▶ _PROBLEM_: Using the entries below, write out the line with "resized after CTS", the line with "the synthesized area", and every line in between, exactly as each is written.

▶ _Collected data_:
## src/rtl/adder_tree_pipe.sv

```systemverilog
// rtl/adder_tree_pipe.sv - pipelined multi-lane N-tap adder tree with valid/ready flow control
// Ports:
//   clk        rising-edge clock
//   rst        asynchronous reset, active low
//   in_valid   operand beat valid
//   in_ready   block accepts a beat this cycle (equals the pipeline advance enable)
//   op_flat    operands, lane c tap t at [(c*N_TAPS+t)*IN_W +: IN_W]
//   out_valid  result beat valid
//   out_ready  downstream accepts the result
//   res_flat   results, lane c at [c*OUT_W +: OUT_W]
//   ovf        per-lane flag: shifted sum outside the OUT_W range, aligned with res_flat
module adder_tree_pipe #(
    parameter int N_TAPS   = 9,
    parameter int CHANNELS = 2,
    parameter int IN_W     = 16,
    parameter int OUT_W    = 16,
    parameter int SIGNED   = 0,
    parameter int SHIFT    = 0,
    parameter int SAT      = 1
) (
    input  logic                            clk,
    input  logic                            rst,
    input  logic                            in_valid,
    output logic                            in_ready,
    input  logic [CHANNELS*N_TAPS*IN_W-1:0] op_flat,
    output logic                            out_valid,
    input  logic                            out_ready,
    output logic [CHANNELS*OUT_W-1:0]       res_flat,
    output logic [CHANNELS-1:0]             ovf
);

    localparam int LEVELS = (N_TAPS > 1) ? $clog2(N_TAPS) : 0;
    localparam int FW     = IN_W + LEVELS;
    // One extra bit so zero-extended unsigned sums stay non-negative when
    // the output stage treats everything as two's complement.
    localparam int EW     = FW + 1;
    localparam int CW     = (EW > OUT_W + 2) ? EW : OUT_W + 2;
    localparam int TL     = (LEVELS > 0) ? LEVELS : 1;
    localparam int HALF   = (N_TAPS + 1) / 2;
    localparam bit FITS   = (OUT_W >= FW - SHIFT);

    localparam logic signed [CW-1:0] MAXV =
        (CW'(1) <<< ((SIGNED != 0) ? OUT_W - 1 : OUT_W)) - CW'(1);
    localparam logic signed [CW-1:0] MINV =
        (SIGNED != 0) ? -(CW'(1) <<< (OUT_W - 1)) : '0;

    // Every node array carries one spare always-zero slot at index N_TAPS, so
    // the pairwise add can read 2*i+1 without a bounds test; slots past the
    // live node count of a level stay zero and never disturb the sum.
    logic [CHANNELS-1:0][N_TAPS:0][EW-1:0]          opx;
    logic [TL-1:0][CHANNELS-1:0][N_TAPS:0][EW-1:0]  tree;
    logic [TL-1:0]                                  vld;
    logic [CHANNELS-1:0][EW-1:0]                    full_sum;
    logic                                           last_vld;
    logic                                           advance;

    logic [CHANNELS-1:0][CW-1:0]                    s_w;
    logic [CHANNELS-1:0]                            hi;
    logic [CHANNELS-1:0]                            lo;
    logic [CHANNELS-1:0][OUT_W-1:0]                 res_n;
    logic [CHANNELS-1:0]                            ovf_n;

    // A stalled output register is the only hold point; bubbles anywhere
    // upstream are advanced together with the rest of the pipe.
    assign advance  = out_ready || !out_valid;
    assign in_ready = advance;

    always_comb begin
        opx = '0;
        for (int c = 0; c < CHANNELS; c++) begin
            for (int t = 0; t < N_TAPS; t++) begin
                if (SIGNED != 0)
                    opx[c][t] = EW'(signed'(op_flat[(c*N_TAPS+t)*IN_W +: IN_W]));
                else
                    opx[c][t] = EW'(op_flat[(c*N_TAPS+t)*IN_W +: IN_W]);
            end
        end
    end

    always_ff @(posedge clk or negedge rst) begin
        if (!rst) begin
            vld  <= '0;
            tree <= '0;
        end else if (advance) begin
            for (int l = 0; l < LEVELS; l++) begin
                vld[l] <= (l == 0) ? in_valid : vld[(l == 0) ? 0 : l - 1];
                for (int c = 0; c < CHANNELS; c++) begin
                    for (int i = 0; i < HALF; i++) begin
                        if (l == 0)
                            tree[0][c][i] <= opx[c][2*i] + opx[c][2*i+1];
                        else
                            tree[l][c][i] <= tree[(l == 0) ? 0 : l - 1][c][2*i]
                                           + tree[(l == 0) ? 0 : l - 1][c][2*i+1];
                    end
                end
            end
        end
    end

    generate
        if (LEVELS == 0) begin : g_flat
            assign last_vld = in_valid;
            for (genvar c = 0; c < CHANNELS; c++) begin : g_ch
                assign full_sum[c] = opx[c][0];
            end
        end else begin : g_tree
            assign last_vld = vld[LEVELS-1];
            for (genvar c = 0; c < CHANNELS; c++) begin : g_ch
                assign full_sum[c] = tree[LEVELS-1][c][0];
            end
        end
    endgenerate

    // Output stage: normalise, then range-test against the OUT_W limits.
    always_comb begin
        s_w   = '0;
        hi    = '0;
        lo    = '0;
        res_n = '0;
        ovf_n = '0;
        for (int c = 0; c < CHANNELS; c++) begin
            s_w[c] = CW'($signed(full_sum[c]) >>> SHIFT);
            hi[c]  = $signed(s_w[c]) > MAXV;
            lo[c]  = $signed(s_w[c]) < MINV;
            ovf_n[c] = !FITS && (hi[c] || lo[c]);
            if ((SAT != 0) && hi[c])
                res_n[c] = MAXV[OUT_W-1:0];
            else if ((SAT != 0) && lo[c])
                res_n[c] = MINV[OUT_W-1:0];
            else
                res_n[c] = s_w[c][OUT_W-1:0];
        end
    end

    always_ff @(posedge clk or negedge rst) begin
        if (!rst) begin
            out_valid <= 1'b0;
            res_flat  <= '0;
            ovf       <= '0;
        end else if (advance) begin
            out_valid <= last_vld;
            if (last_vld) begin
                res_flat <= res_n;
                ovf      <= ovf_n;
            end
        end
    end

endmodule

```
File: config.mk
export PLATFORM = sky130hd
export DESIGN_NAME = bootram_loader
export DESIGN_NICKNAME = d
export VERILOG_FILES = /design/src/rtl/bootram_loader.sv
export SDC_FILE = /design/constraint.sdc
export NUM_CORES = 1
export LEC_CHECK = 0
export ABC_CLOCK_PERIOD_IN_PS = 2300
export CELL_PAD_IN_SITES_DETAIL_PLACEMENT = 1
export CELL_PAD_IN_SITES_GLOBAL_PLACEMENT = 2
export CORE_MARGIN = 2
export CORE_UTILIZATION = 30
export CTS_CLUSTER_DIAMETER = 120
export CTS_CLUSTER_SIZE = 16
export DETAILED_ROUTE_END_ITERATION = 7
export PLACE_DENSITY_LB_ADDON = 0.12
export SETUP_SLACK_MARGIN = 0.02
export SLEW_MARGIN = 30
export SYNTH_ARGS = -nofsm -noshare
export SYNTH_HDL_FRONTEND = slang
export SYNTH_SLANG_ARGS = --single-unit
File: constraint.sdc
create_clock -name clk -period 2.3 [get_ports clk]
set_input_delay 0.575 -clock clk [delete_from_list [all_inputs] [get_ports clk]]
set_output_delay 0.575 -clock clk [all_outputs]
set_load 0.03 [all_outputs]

...

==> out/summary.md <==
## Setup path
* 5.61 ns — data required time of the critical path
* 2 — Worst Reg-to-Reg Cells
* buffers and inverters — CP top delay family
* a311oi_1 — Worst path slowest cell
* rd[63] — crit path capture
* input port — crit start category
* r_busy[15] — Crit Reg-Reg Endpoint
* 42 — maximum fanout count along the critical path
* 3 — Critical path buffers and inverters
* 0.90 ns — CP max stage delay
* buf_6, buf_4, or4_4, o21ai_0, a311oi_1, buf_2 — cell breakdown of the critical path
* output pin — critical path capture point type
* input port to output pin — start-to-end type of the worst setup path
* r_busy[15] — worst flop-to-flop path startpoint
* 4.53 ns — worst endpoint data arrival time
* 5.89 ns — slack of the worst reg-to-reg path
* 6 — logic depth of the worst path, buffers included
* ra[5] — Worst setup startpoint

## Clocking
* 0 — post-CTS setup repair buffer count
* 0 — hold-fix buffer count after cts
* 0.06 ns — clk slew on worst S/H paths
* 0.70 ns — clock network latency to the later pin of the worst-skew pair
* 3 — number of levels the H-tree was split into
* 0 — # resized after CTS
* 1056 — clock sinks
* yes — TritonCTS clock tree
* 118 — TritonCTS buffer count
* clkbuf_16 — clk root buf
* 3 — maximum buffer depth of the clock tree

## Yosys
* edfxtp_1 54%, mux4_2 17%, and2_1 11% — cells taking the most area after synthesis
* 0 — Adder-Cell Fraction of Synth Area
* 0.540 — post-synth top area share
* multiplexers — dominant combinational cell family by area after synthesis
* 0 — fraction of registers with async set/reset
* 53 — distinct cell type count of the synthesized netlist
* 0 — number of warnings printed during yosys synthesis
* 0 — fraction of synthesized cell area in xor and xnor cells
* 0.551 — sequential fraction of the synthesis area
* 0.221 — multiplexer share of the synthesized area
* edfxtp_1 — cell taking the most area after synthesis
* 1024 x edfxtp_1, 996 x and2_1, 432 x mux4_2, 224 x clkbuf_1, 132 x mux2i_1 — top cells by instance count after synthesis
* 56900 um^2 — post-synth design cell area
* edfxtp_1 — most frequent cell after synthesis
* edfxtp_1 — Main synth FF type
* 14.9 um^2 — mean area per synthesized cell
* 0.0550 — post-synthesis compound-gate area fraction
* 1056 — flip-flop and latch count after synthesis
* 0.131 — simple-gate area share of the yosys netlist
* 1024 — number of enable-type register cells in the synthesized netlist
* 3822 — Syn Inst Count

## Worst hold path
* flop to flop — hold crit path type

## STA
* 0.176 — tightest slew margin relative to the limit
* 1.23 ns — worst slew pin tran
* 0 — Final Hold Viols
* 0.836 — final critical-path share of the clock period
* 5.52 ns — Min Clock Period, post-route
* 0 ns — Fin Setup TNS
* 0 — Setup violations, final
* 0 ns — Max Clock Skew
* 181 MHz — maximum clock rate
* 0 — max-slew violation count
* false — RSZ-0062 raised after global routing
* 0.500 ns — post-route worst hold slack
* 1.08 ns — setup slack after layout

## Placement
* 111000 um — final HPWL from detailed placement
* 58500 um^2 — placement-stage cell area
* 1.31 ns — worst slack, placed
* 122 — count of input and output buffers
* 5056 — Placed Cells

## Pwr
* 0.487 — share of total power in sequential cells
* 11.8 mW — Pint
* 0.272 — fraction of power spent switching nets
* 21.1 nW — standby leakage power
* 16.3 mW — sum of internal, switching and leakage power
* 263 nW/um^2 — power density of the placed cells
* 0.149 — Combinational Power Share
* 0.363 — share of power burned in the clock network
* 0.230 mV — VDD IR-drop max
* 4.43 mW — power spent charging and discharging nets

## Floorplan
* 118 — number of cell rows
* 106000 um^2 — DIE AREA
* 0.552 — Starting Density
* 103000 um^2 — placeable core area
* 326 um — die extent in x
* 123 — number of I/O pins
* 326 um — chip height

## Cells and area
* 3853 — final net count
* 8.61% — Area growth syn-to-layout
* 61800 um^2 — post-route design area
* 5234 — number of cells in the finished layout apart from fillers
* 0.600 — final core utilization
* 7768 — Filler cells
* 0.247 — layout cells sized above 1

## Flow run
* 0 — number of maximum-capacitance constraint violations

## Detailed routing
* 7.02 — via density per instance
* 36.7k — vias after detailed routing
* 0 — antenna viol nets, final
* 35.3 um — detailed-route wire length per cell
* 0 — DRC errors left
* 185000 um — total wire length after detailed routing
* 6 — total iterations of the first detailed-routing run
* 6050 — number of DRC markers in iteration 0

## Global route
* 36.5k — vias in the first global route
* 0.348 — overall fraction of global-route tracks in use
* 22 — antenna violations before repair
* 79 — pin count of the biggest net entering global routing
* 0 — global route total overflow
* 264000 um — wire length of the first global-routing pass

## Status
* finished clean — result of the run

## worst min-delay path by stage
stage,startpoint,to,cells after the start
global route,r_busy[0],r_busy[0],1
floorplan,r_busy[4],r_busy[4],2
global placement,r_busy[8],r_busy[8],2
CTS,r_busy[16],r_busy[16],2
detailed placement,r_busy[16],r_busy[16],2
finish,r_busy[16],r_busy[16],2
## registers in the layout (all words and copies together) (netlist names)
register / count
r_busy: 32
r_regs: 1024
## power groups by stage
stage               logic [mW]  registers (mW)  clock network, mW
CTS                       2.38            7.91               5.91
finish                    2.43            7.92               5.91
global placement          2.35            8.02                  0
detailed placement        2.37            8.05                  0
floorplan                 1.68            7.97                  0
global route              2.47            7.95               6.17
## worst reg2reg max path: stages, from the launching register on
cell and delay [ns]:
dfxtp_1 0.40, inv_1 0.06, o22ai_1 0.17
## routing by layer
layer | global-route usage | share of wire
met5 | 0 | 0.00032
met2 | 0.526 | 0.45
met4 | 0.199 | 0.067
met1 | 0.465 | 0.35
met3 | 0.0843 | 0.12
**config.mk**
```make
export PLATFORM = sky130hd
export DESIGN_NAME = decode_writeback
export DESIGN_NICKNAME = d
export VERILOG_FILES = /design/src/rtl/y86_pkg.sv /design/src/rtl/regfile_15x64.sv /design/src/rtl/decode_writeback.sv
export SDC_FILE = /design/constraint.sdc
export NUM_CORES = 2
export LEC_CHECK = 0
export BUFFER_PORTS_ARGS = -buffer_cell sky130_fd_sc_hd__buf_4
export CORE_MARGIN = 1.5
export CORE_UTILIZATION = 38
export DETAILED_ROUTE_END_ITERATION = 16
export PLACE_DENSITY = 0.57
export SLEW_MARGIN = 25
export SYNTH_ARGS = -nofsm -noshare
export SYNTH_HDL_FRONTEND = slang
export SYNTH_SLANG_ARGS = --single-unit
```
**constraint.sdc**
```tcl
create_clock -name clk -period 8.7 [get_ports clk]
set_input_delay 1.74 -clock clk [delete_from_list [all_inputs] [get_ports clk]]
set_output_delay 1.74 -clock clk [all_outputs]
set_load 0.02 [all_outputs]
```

▶ _RESPONSE TO THIS TASK_:
* 0 — # resized after CTS
* 1056 — clock sinks
* yes — TritonCTS clock tree
* 118 — TritonCTS buffer count
* clkbuf_16 — clk root buf
* 3 — maximum buffer depth of the clock tree

## Yosys
* edfxtp_1 54%, mux4_2 17%, and2_1 11% — cells taking the most area after synthesis
* 0 — Adder-Cell Fraction of Synth Area
* 0.540 — post-synth top area share
* multiplexers — dominant combinational cell family by area after synthesis
* 0 — fraction of registers with async set/reset
* 53 — distinct cell type count of the synthesized netlist
* 0 — number of warnings printed during yosys synthesis
* 0 — fraction of synthesized cell area in xor and xnor cells
* 0.551 — sequential fraction of the synthesis area
* 0.221 — multiplexer share of the synthesized area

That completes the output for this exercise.